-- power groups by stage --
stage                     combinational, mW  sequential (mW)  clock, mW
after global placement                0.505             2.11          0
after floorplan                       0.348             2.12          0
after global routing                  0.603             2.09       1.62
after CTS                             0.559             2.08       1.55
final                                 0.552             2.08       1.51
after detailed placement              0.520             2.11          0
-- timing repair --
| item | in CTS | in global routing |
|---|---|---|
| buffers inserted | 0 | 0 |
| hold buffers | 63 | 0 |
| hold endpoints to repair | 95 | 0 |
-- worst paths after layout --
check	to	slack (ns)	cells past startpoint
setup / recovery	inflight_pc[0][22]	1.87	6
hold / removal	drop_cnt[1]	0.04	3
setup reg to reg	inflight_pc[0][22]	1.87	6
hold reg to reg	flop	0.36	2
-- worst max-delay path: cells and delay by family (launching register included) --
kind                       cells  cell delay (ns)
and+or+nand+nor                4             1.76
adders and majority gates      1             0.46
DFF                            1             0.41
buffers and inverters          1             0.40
--- src/rtl/store_narrow_unit_lane_merge.sv ---
// Little-endian lane insert: replaces the addressed byte/half of a memory word.
// Purely combinational so a load-extract unit can reuse the same lane mapping.
module store_lane_merge
    import store_narrow_unit_pkg::*;
(
    input  logic [DATA_W-1:0] rdata,
    input  logic [DATA_W-1:0] wdata,
    input  logic [LANE_W-1:0] lane,
    input  logic [SIZE_W-1:0] size,
    output logic [DATA_W-1:0] merged_c
);

    always_comb begin
        merged_c = rdata;
        case (size)
            SZ_BYTE: merged_c[{lane, 3'b000} +: 8]     = wdata[7:0];
            SZ_HALF: merged_c[{lane[1], 4'b0000} +: 16] = wdata[15:0];
            SZ_WORD: merged_c = wdata;
            default: merged_c = rdata;
        endcase
    end

endmodule
[src/rtl/vending_pkg.sv]
// Shared vending types: coin codes, acceptor states and audit helpers.
// Used by coin_acceptor and the downstream vending FSM.
package vending_pkg;

  localparam int unsigned CODE_W  = 2;
  localparam int unsigned AUDIT_W = 16;

  typedef logic [CODE_W-1:0] coin_code_t;

  localparam coin_code_t COIN_NONE = 2'b00;
  localparam coin_code_t COIN_5    = 2'b01;
  localparam coin_code_t COIN_10   = 2'b10;

  typedef enum logic [2:0] {
    ST_IDLE     = 3'd0,
    ST_DEBOUNCE = 3'd1,
    ST_EMIT     = 3'd2,
    ST_RELEASE  = 3'd3,
    ST_JAM      = 3'd4
  } acc_state_e;

  typedef enum logic {
    SLOT_5  = 1'b0,
    SLOT_10 = 1'b1
  } coin_slot_e;

  // Synchronised sensor pair.
  typedef struct packed {
    logic s10;
    logic s5;
  } sns_t;

  function automatic coin_code_t slot_code(input coin_slot_e slot);
    return (slot == SLOT_10) ? COIN_10 : COIN_5;
  endfunction

  // Saturating add of the coin value to the audit accumulator.
  function automatic logic [AUDIT_W-1:0] audit_add(input logic [AUDIT_W-1:0] acc,
                                                    input coin_code_t        code);
    logic [AUDIT_W:0] sum;
    logic [AUDIT_W:0] inc;
    case (code)
      COIN_5:  inc = (AUDIT_W+1)'(5);
      COIN_10: inc = (AUDIT_W+1)'(10);
      default: inc = '0;
    endcase
    sum = {1'b0, acc} + inc;
    return sum[AUDIT_W] ? {AUDIT_W{1'b1}} : sum[AUDIT_W-1:0];
  endfunction

endpackage
$ cat src/rtl/full_adder_join_core_pkg.sv
// Shared constants for the full_adder_join_core bit-slice adder.
package full_adder_join_core_pkg;
    localparam int DEFAULT_WIDTH = 1;
endpackage

$ cat src/rtl/full_adder_join_core_half_adder.sv
// Half adder: sum and generate of two single-bit operands.
module half_adder (
    input  logic x,
    input  logic y,
    output logic s,
    output logic co
);
    assign s  = x ^ y;
    assign co = x & y;
endmodule

$ cat src/rtl/full_adder_join_core.sv
// Ripple-carry adder built from full-adder slices, each made of two half adders,
// with a combinational result and a registered copy qualified by in_valid.
module full_adder_join_core
    import full_adder_join_core_pkg::*;
#(
    parameter int WIDTH = DEFAULT_WIDTH
) (
    input  logic             clk,
    input  logic             rst,
    input  logic [WIDTH-1:0] a,
    input  logic [WIDTH-1:0] b,
    input  logic             c,
    input  logic             in_valid,
    output logic [WIDTH-1:0] fsum,
    output logic             fcarry_out,
    output logic [WIDTH-1:0] sum_q,
    output logic             carry_q,
    output logic             valid_q
);
    // k[i] is the carry into slice i; k[WIDTH] is the carry out of the MSB slice.
    logic [WIDTH:0]   k;
    logic [WIDTH-1:0] p;
    logic [WIDTH-1:0] g1;
    logic [WIDTH-1:0] g2;

    assign k[0] = c;

    for (genvar i = 0; i < WIDTH; i++) begin : g_slice
        half_adder ha1 (
            .x  (a[i]),
            .y  (b[i]),
            .s  (p[i]),
            .co (g1[i])
        );
        half_adder ha2 (
            .x  (p[i]),
            .y  (k[i]),
            .s  (fsum[i]),
            .co (g2[i])
        );
        assign k[i+1] = g1[i] | g2[i];
    end

    assign fcarry_out = k[WIDTH];

    // Result registers hold when in_valid is low; valid_q marks a fresh capture.
    always_ff @(posedge clk or posedge rst) begin
        if (rst) begin
            sum_q   <= '0;
            carry_q <= 1'b0;
            valid_q <= 1'b0;
        end else begin
            valid_q <= in_valid;
            if (in_valid) begin
                sum_q   <= fsum;
                carry_q <= fcarry_out;
            end
        end
    end
endmodule

$ cat config.mk
export PLATFORM = sky130hd
export DESIGN_NAME = full_adder_join_core
export DESIGN_NICKNAME = d
export VERILOG_FILES = /design/src/rtl/full_adder_join_core_pkg.sv /design/src/rtl/full_adder_join_core_half_adder.sv /design/src/rtl/full_adder_join_core.sv
export SDC_FILE = /design/constraint.sdc
export NUM_CORES = 1
export LEC_CHECK = 0
export ABC_CLOCK_PERIOD_IN_PS = 4500
export CAP_MARGIN = 20
export CORE_AREA = 5 5 42 44
export DETAILED_ROUTE_END_ITERATION = 8
export DIE_AREA = 0 0 47 49
export PLACE_DENSITY = 0.3
export SLEW_MARGIN = 5
export SYNTH_ARGS = -nofsm -noshare
export SYNTH_HDL_FRONTEND = slang
export SYNTH_SLANG_ARGS = --single-unit
$ cat constraint.sdc
create_clock -name clk -period 4.5 [get_ports clk]
set_clock_uncertainty 0.2 [all_clocks]
set_input_delay 1.35 -clock clk [delete_from_list [all_inputs] [get_ports clk]]
set_output_delay 1.35 -clock clk [all_outputs]
set_load 0.1 [all_outputs]
==> key figures <==
Status
  – Result of the run: finished clean

Placed design
  – RD Place Congestion: 0.639
  – Area after DPL: 262 um2
  – # port buffers: 10
  – Pre-CTS setup slack: 0.364 ns

Layout
  – Synth-to-layout area growth: 137%
  – Fraction of final layout cells sized beyond drive strength 1: 0.333
  – Final design area excluding fillers: 288 um2
  – NumNets Final: 29
  – Number of filler instances in the final layout: 164
  – Number of diodes added for antenna fixing: 0

Floorplanning
  – Site row count: 14
  – Die span in y: 49 um
  – Count of boundary I/O pins: 11
  – Die area: 2300 um2
  – Core Area: 1400 um2
  – Starting utilization of the core area: 0.0866
  – Die Width: 47 um

Timing
  – Hold WS: 0.298 ns
  – Post-layout minimum cycle time: 4.13 ns
  – Post-route clock period utilization: 0.918
  – Endpoints failing setup: 0
  – Final Max Tran Viols: 0
  – Worst Tran Pin Value: 0.974 ns
  – Setup TNS: 0 ns
  – Setup repair after global routing missed its margin: false
  – Relative max-transition margin: 0.349
  – Count of endpoints failing hold in the final timing report: 0
  – Slack of the critical path: 0.370 ns
  – Maximum clock frequency: 242 MHz

Global route
  – Number of antenna violations at the first check in global routing: 0
  – Wire length of the first global-routing pass: 579 um
  – Maximum number of pins on one net before global-route repair: 4
  – Total congestion overflow: 0
  – Vias in the first global route: 146
  – Global Route Usage Sum: 0.0438

Power
  – P per Cell Area: 513 nW/um2
  – Worst vdd ir: 78.2 uV
  – Leakage Power: 0.121 nW
  – Total power: 148 uW

Synthesis
  – Total nets after synthesis: 14
  – Number of warning messages in the yosys log: 0
  – Netlist Area Pre-Place: 121 um2
  – Synthesized instance count: 7
  – Average cell area after synthesis: 17.3 um2
  – Register area share after synthesis: 0.619
  – Cell variety after synth: 4
  – FF+latch count, synth: 3

Route
  – Drt drc: 0
  – Amount of wire on met2 after detailed routing: 152 um
  – Met3 layer wire length in the routed design: 106 um
  – Vias per inst: 2.92
  – Final antenna-violating net count: 0
  – Drt initial violations: 0
  – Via count: 108
  – Iteration count of the initial detailed-routing pass: 1
  – Total wirelength of the detailed-routed design: 385 um
  – Avg WL per Cell: 10.4 um
  – Met1 Wirelength: 126 um
  – Top layer in use: met3

CTS
  – Clock tree from TritonCTS: done
  – Number of buffers added for setup after CTS: 0
  – Root buf cell: sky130_fd_sc_hd__clkbuf_4
  – Total of hold buffers inserted after clock tree synthesis: 0
  – H-tree depth: 1
  – Resized cells post-CTS: 0
  – Clock buffers created by TritonCTS: 3
  – Clk_lat worst skew: 0.23 ns
  – CTS Sinks: 3
  – Clock slew at the register clock pins of the worst setup and hold paths: 0.03 ns
  – Max Root-Sink Buffers: 2

Critical path
  – Endpoint arrival time on the critical path: 2.58 ns
  – Data required, critical path: 2.95 ns
  – Startpoint Class: input pin
  – Max Fanout on Critical Path: 2
  – Crit path kind: input pin to output port
  – Worst reg-to-reg path cell count: 1
  – CP Capture Type: output port

Job
  – Max-capacitance violation count: 0

Worst hold path
  – Number of cells traversed by the worst hold path: 1
  – Worst hold path class: flip-flop to flip-flop
## src/rtl/seg_pkg.sv

```systemverilog
// Shared types and constants for the 4-digit multiplexed 7-segment scan.
// Segment vectors are active low and ordered {g,f,e,d,c,b,a}.
package seg_pkg;

    typedef enum logic {
        SHOW,
        BLANK
    } scanState_t;

    localparam logic [1:0] D1_IDX = 2'd0;
    localparam logic [1:0] D2_IDX = 2'd1;
    localparam logic [1:0] D3_IDX = 2'd2;
    localparam logic [1:0] D4_IDX = 2'd3;

    localparam logic [6:0] SEG_BLANK  = 7'b1111111;
    localparam logic [6:0] SEG_DASH   = 7'b0111111;
    localparam logic [3:0] AN_ALL_OFF = 4'b1111;

    localparam logic [6:0] SEG_GLYPH [10] = '{
        7'b1000000,
        7'b1111001,
        7'b0100100,
        7'b0110000,
        7'b0011001,
        7'b0010010,
        7'b0000010,
        7'b1111000,
        7'b0000000,
        7'b0010000
    };

endpackage

```

## src/rtl/bcd_to_seg.sv

```systemverilog
// Combinational BCD to active-low 7-segment decoder; codes above 9 render as a dash.
module bcd_to_seg
    import seg_pkg::*;
(
    input  logic [3:0] bcd,
    output logic [6:0] seg
);

    always_comb begin
        seg = SEG_DASH;
        if (bcd <= 4'd9) begin
            seg = SEG_GLYPH[bcd];
        end
    end

endmodule

```

## src/rtl/seg_scan_driver.sv

```systemverilog
// 4-digit multiplexed 7-segment scanner with inter-digit blanking and frame-coherent digit capture.
// Optional macro SEG_LEADING_ZERO_BLANK_EN blanks leading zero digits D2..D4.
module seg_scan_driver
    import seg_pkg::*;
#(
    parameter int BLANK_CYCLES = 4,
    parameter int CNT_W        = 8
)(
    input  logic        clk,
    input  logic        reset,
    input  logic        refreshTick,
    input  logic [15:0] digitsIn,
    input  logic [3:0]  dpIn,
    input  logic        digitsValid,
    output logic        digitsAck,
    output logic [3:0]  an,
    output logic [6:0]  seg,
    output logic        dp,
    output logic        frameStart
);

    localparam logic [CNT_W-1:0] BLANK_LOAD = CNT_W'(BLANK_CYCLES);

    scanState_t       state, stateNext;
    logic [1:0]       idx, idxNext;
    logic [CNT_W-1:0] blankCnt, blankCntNext;
    logic [15:0]      shadowDigits, shadowDigitsNext;
    logic [3:0]       shadowDp, shadowDpNext;
    logic             frameEntry;
    logic             captureNow;
    logic [3:0]       muxDigit;
    logic [6:0]       glyph;
    logic [3:0]       anNext;
    logic [6:0]       segNext;
    logic             dpNext;

    always_ff @(posedge clk or posedge reset) begin
        if (reset) begin
            state        <= SHOW;
            idx          <= D4_IDX;
            blankCnt     <= '0;
            shadowDigits <= '0;
            shadowDp     <= '0;
        end else begin
            state        <= stateNext;
            idx          <= idxNext;
            blankCnt     <= blankCntNext;
            shadowDigits <= shadowDigitsNext;
            shadowDp     <= shadowDpNext;
        end
    end

    // Capture is only allowed on the edge that enters SHOW at D1, so a frame never tears.
    always_comb begin
        stateNext        = state;
        idxNext          = idx;
        blankCntNext     = blankCnt;
        shadowDigitsNext = shadowDigits;
        shadowDpNext     = shadowDp;
        frameEntry       = 1'b0;
        captureNow       = 1'b0;
        case (state)
            SHOW: begin
                if (refreshTick) begin
                    if (BLANK_CYCLES == 0) begin
                        idxNext    = idx + 2'd1;
                        frameEntry = (idx == D4_IDX);
                    end else begin
                        stateNext    = BLANK;
                        blankCntNext = BLANK_LOAD;
                    end
                end
            end
            BLANK: begin
                blankCntNext = blankCnt - CNT_W'(1);
                if (blankCnt <= CNT_W'(1)) begin
                    stateNext    = SHOW;
                    idxNext      = idx + 2'd1;
                    blankCntNext = '0;
                    frameEntry   = (idx == D4_IDX);
                end
            end
            default: stateNext = SHOW;
        endcase
        if (frameEntry && digitsValid) begin
            shadowDigitsNext = digitsIn;
            shadowDpNext     = dpIn;
            captureNow       = 1'b1;
        end
    end

    assign muxDigit = shadowDigitsNext[{idxNext, 2'b00} +: 4];

    bcd_to_seg u_decode (
        .bcd (muxDigit),
        .seg (glyph)
    );

`ifdef SEG_LEADING_ZERO_BLANK_EN
    logic [3:0] zeroFrom;

    always_comb begin
        zeroFrom[0] = 1'b0;
        zeroFrom[1] = (shadowDigitsNext[15:4] == 12'd0);
        zeroFrom[2] = (shadowDigitsNext[15:8] == 8'd0);
        zeroFrom[3] = (shadowDigitsNext[15:12] == 4'd0);
    end
`endif

    // Outputs are computed from next-state values so the registered pins line up with the state.
    always_comb begin
        anNext  = AN_ALL_OFF;
        segNext = SEG_BLANK;
        dpNext  = 1'b1;
        if (stateNext == SHOW) begin
            anNext  = ~(4'b0001 << idxNext);
            segNext = glyph;
            dpNext  = ~shadowDpNext[idxNext];
`ifdef SEG_LEADING_ZERO_BLANK_EN
            if (idxNext != D1_IDX && zeroFrom[idxNext]) begin
                segNext = SEG_BLANK;
            end
`endif
        end
    end

    always_ff @(posedge clk or posedge reset) begin
        if (reset) begin
            an         <= AN_ALL_OFF;
            seg        <= SEG_BLANK;
            dp         <= 1'b1;
            digitsAck  <= 1'b0;
            frameStart <= 1'b0;
        end else begin
            an         <= anNext;
            seg        <= segNext;
            dp         <= dpNext;
            digitsAck  <= captureNow;
            frameStart <= frameEntry;
        end
    end

endmodule

```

What you need to do.
Go over the data and return every line that includes the word "antenna".

Your response.
  – Number of diodes added for antenna fixing: 0
  – Number of antenna violations at the first check in global routing: 0
  – Final antenna-violating net count: 0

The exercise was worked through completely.